-- Opening Marker --

This is an optimization exercise on Yosys and OpenROAD, whose aim is small area, a short achievable clock period and few clock cycles per item, not a production implementation. The RTL was checked by simulation tests, not by an equivalence proof against the original design.

==> flow/design.v (excerpt) <==
module asin_top
(
    input  logic        clock,
    input  logic        i_rst,
    input  logic        i_valid,
    output logic        o_ready,
    input  logic [31:0] i_x,
    output logic        o_valid,
    input  logic        i_ready,
    output logic [31:0] o_asin
);
For scale: ~8,500 cells after synthesis, about 70 I/O pins, ~0.072 mm^2 of cells after synthesis.
==> flow/config.mk <==
export PLATFORM = sky130hd
export DESIGN_NAME = asin_top
export DESIGN_NICKNAME = asin_top
export VERILOG_FILES = /design/flow/design.v
export SDC_FILE = /design/flow/constraint.sdc
export NUM_CORES = 4
export LEC_CHECK = 0
export ABC_AREA = 1
export CAP_MARGIN = 20
export CORE_MARGIN = 2
export CORE_UTILIZATION = 55
export PLACE_DENSITY = 0.65
export SLEW_MARGIN = 20
export SYNTH_HIERARCHICAL = 1
export SYNTH_MINIMUM_KEEP_SIZE = 0
==> flow/constraint.sdc <==
create_clock -name core_clock -period 27.0 [get_ports {clock}]
set_input_delay 5.4000 -clock core_clock [delete_from_list [all_inputs] [get_ports {clock}]]
set_output_delay 5.4000 -clock core_clock [all_outputs]
set_load 0.01 [all_outputs]
run.sh (not shown) runs the stock make flow with config.mk's settings and CLKGATE_MAP_FILE= SYNTH_SCRIPT=/design/flow/synth_recipe.tcl, a recipe that flattens the netlist after the stock synthesis.
Testbench counts at the start, summed over its fixed seeds: cycles 4,872, items 4,800.
Next try:
==> flow/flow/run.sh (new file) <==
#!/bin/bash
# The standard layout (the standard.sh, which also runs the standard
# synthesis), with two changes to how it is made:
#  - the timing repair after floorplan, CTS and global routing is asked to
#    leave setup slack well beyond what the clock needs (flow/margin.txt, ns),
#    so the layout runs faster than the constraint requires;
#  - the port buffers are sky130_fd_sc_hd__buf_2 rather than the delay
#    buffer buffer_ports picks on its own.
# The clock period and every constraint stay the design's own.
# The full make output goes to standard_flow.log here; ORFS keeps each
# tool's log under orfs/logs.
set -euo pipefail
MARGIN=$(cat flow/margin.txt)
bash standard.sh SETUP_SLACK_MARGIN="$MARGIN" \
    BUFFER_PORTS_ARGS="-buffer_cell sky130_fd_sc_hd__buf_2" finish > standard_flow.log 2>&1
==> flow/flow/margin.txt (new file) <==
20.6
==> flow/standard.sh (new file) <==
#!/bin/bash
# synth_recipe.tcl (not shown) runs the flow's synth.tcl, then flattens the netlist and writes it again
# the make line also repeats each setting of config.mk as NAME=value (left out here)
make -C /OpenROAD-flow-scripts/flow DESIGN_CONFIG=/design/flow/config.mk WORK_HOME=/design/flow/orfs CLKGATE_MAP_FILE= SYNTH_SCRIPT=/design/flow/synth_recipe.tcl "${@:-finish}"
removed: flow/run.sh
=>
- cell count grows by 0.38%
- die area is unchanged
- critical path depth is unchanged
- synthesized area stays the same
- worst setup slack improved by 0.45 ns
- final area grows by 0.40%
- clock-buffer cell count shrinks by 2


v57:
asin_top, a different RTL version from the one above (not shown whole).
For scale: about 8400 cells after synthesis, about 70 I/O pins, about 72000 sq um of cells after synthesis.
## asin_top
module asin_top
(
    input  logic        clock,
    input  logic        i_rst,
    input  logic        i_valid,
    output logic        o_ready,
    input  logic [31:0] i_x,
    output logic        o_valid,
    input  logic        i_ready,
    output logic [31:0] o_asin
);
    function automatic logic [31:0] fnorm(input logic sign, input logic [7:0] e0,
                                          input logic [23:0] ph, input logic zero);
        logic [7:0]  e1;
        e1 = e0 - 8'd1;
        if (zero)
            fnorm = '0;
        else
            fnorm = {sign, ph[23] ? e0 : e1, ph[23] ? ph[22:0] : {ph[21:0], 1'b0}};
    endfunction
    function automatic logic [24:0] add24(input logic [23:0] a, input logic [23:0] b,
                                          input logic ci);
        logic [23:0] g;
        logic [23:0] p;
        logic [23:0] gn;
        logic [23:0] pn;
        logic [24:0] c;
        g = a & b;
        p = a ^ b;
        g[0] = g[0] | (p[0] & ci);
        for (int span = 1; span < 24; span = span * 2)
        begin
            gn = g;
            pn = p;
            for (int i = 0; i < 24; i++)
                if ((i / span) % 2 == 1)
                begin
                    gn[i] = g[i] | (p[i] & g[(i / span) * span - 1]);
                    pn[i] = p[i] & p[(i / span) * span - 1];
                end
            g = gn;
            p = pn;
        end
        c = {g, ci};
        add24 = {c[24], (a ^ b) ^ c[23:0]};
    endfunction
    function automatic logic [31:0] fmul3(input logic [31:0] a);
        logic [25:0] t;
        logic [7:0]  e1;
        logic [7:0]  e2;
        t  = {2'b01, a[22:0]} + {1'b1, a[22:0], 1'b0};
        e2 = a[30:23] + 8'd2;
        e1 = a[30:23] + 8'd1;
        if (a[30:0] == '0)
            fmul3 = '0;
        else
            fmul3 = {a[31], t[25] ? e2 : e1, t[25] ? t[24:2] : {t[23:2], 1'b0}};
    endfunction
    function automatic logic [31:0] fdiv6(input logic [31:0] a, input logic [25:0] d);
        logic [22:0] a3;
        logic [2:0]  lo;
        logic [8:0]  e;
        logic [7:0]  eo;
        logic [22:0] m;
        a3 = d[22:0];
        case (d[25:24])
            2'd0:    lo = 3'd1;
            2'd1:    lo = 3'd3;
            default: lo = 3'd6;
        endcase
        m  = a3[22] ? {a3[21:0], lo[2]} : {a3[20:0], lo[2:1]};
  ...
clock: 27.0 ns
lec_check: 0
abc_area: 1
cap_margin: 20
core_margin: 2
core_utilization: 65
cts_cluster_diameter: 120
cts_cluster_size: 24
place_density: 0.75
slew_margin: 20
synth_hierarchical: 1
synth_minimum_keep_size: 0
standard.sh (not shown) runs the stock make flow with config.mk's settings and CLKGATE_MAP_FILE= SYNTH_SCRIPT=/design/flow/synth_recipe.tcl, a recipe that flattens the netlist after the stock synthesis.
==> flow/flow/run.sh <==
#!/bin/bash
# The standard layout (the standard.sh, which also runs the standard
# synthesis), with two changes to how it is made:
#  - the timing repair after floorplan, CTS and global routing is asked to
#    leave setup slack well beyond what the clock needs (flow/margin.txt, ns),
#    so the layout runs faster than the constraint requires;
#  - the port buffers are sky130_fd_sc_hd__buf_2 rather than the delay
#    buffer buffer_ports picks on its own.
# The clock period and every constraint stay the design's own.
# The full make output goes to standard_flow.log here; ORFS keeps each
# tool's log under orfs/logs.
set -euo pipefail
MARGIN=$(cat flow/margin.txt)
bash standard.sh SETUP_SLACK_MARGIN="$MARGIN" \
    BUFFER_PORTS_ARGS="-buffer_cell sky130_fd_sc_hd__buf_2" finish > standard_flow.log 2>&1
==> flow/flow/margin.txt <==
20.6
Testbench counts of v57, summed over its fixed seeds: cycles 4,872, items 4,800.
Input changes introduced in v11 (baseline for comparison: v57):
Settings: a deleted CTS_CLUSTER_SIZE that had been 24; a change of CORE_UTILIZATION from 65 to 55; a deleted CTS_CLUSTER_DIAMETER that had been 120; a change of PLACE_DENSITY from 0.75 to 0.65.
Results
- The top routing layer in use comes out met4 in one run and met5 in the other, namely in v57 and v11 respectively.
- Sequential share of layout area, v57 and v11: higher on v57
- Delta (v11 minus v57): synthesized area barely changed, met1 demand-to-capacity share in global routing dropped 5.4 points.
Input-level comparison between v7 and v11:
Settings: changing PLACE_DENSITY from 0.65 to 0.75; changing CORE_UTILIZATION from 55 to 65.
Findings:
- On global placement routability congestion: v7 sits above v11.
- Total wire length (v7 over v11): decrease, 1.6 mm
- Final area delta (v7 − v11): favourable
- Comparing v11 with v7, the achievable clock frequency came out essentially unchanged.
- Delta (v7 minus v11): transition time at the pin with the least slew margin went up 0.028 ns.
- Compared with v11, v7 has less setup slack.
Setup changes, v7 to v29
Settings: PLACE_DENSITY changed from 0.75 to 0.65; CTS_CLUSTER_SIZE newly set to 24; CORE_UTILIZATION changed from 65 to 55; CTS_CLUSTER_DIAMETER newly set to 120.
[summary]
- v7 → v29: final non-filler cell area shrank by 1.7%, routed wire length held steady.
- In v29, the worst-case setup slack after placement came out 0.076 ns below the value in v7.
- Per the comparison of v29 with v7, worst hold slack went down.
- Area taken by multi-input logic gates delta (v7 -> v29): insignificant


Another version of the RTL of asin_top (not shown whole).
For scale: roughly 8900 cells after synthesis, roughly 780 flip-flops, ~70 I/O pins, about 80000 um^2 of cells after synthesis.
make LEC_CHECK=0 ABC_CLOCK_PERIOD_IN_PS=5000 CAP_MARGIN=20 CORE_MARGIN=2 CORE_UTILIZATION=55 PLACE_DENSITY=0.65 SLEW_MARGIN=20 finish   # period 27.0 ns
run.sh (not shown) runs the stock make flow with config.mk's settings and CLKGATE_MAP_FILE= SYNTH_SCRIPT=/design/flow/synth_recipe.tcl, a recipe that flattens the netlist after the stock synthesis.
Stock flow here: none of the scripts above is used.
The first run finished clean.
Testbench counts at the start, summed over its fixed seeds: cycles 4,872, items 4,800.
Then changed:
==> flow/flow/run.sh (new file) <==
#!/bin/bash
# The standard layout, with the timing repair after placement, CTS and
# global routing asked to leave setup slack well beyond what the clock
# needs, so that the layout runs faster than the constraint requires.
# The clock period and every constraint stay the design's own.
set -euo pipefail
MARGIN=$(cat flow/margin.txt)
bash standard.sh SETUP_SLACK_MARGIN="$MARGIN" finish > standard_flow.log 2>&1
==> flow/flow/margin.txt (new file) <==
19
==> flow/standard.sh (new file) <==
#!/bin/bash
# synth_recipe.tcl (not shown) runs the flow's synth.tcl, then flattens the netlist and writes it again
# the make line also repeats each setting of config.mk as NAME=value (left out here)
make -C /OpenROAD-flow-scripts/flow DESIGN_CONFIG=/design/flow/config.mk WORK_HOME=/design/flow/orfs CLKGATE_MAP_FILE= SYNTH_SCRIPT=/design/flow/synth_recipe.tcl "${@:-finish}"
removed: flow/run.sh
After rerunning:
- The new run produced a clean layout
- cell count stays flat
- count of clock-buffer cells in the layout stays the same
- die area does not change
- via count stays flat

==> port drivers added, routing unchanged <==
In the flow no input, the clock included, has a driving cell. The finished layouts below were timed again as built, in two steps. Step 1, drivers: a clkbuf_16 drives clock and a buf_2 each remaining input, both assumed. Step 2 also shifts input and output timing later by t, the mid clock arrival at the registers, as if the neighbouring blocks saw the same clock. Three values: ideal, step 1, step 2; two values: the first two.
run | t (ns) | setup WS [ns] | worst hold slack (ns) | worst setup path at the end | pins driven straight from the clock port
the first run of note 1 | 0.758 | 19.966 / 19.889 / 19.587 | 0.292 / 0.292 / 0.292 | input to register | 1
the second run of note 1 | 0.765 | 20.420 / 20.341 / 20.526 | 0.294 / 0.294 / 0.294 | input to register | 1
v57 | 0.686 | 20.505 / 20.433 / 20.230 | 0.307 / 0.307 / 0.307 | input to register | 1
v11 | 0.742 | 20.461 / 20.374 / 20.012 | 0.285 / 0.285 / 0.285 | input to register | 1
v7 | 0.730 | 20.455 / 20.384 / 20.088 | 0.307 / 0.307 / 0.307 | input to register | 1
v29 | 0.707 | 20.481 / 20.408 / 20.186 | 0.297 / 0.297 / 0.297 | input to register | 1
the first run of note 3 | 0.768 | 18.084 / 18.084 / 18.084 | 0.290 / 0.290 / 0.290 | register to register | 1
the second run of note 3 | 0.766 | 19.448 / 19.448 / 19.448 | 0.287 / 0.287 / 0.287 | register to register | 1
After both steps every run listed still meets setup and hold. The setup slack of v11, which loses most, moves by -0.087 ns with the drivers and by -0.449 ns with both steps.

-- Closing Marker --

• Description of the task: Reproduce each line of the records in which the word "version" appears.

• The answer:
asin_top, a different RTL version from the one above (not shown whole).
Another version of the RTL of asin_top (not shown whole).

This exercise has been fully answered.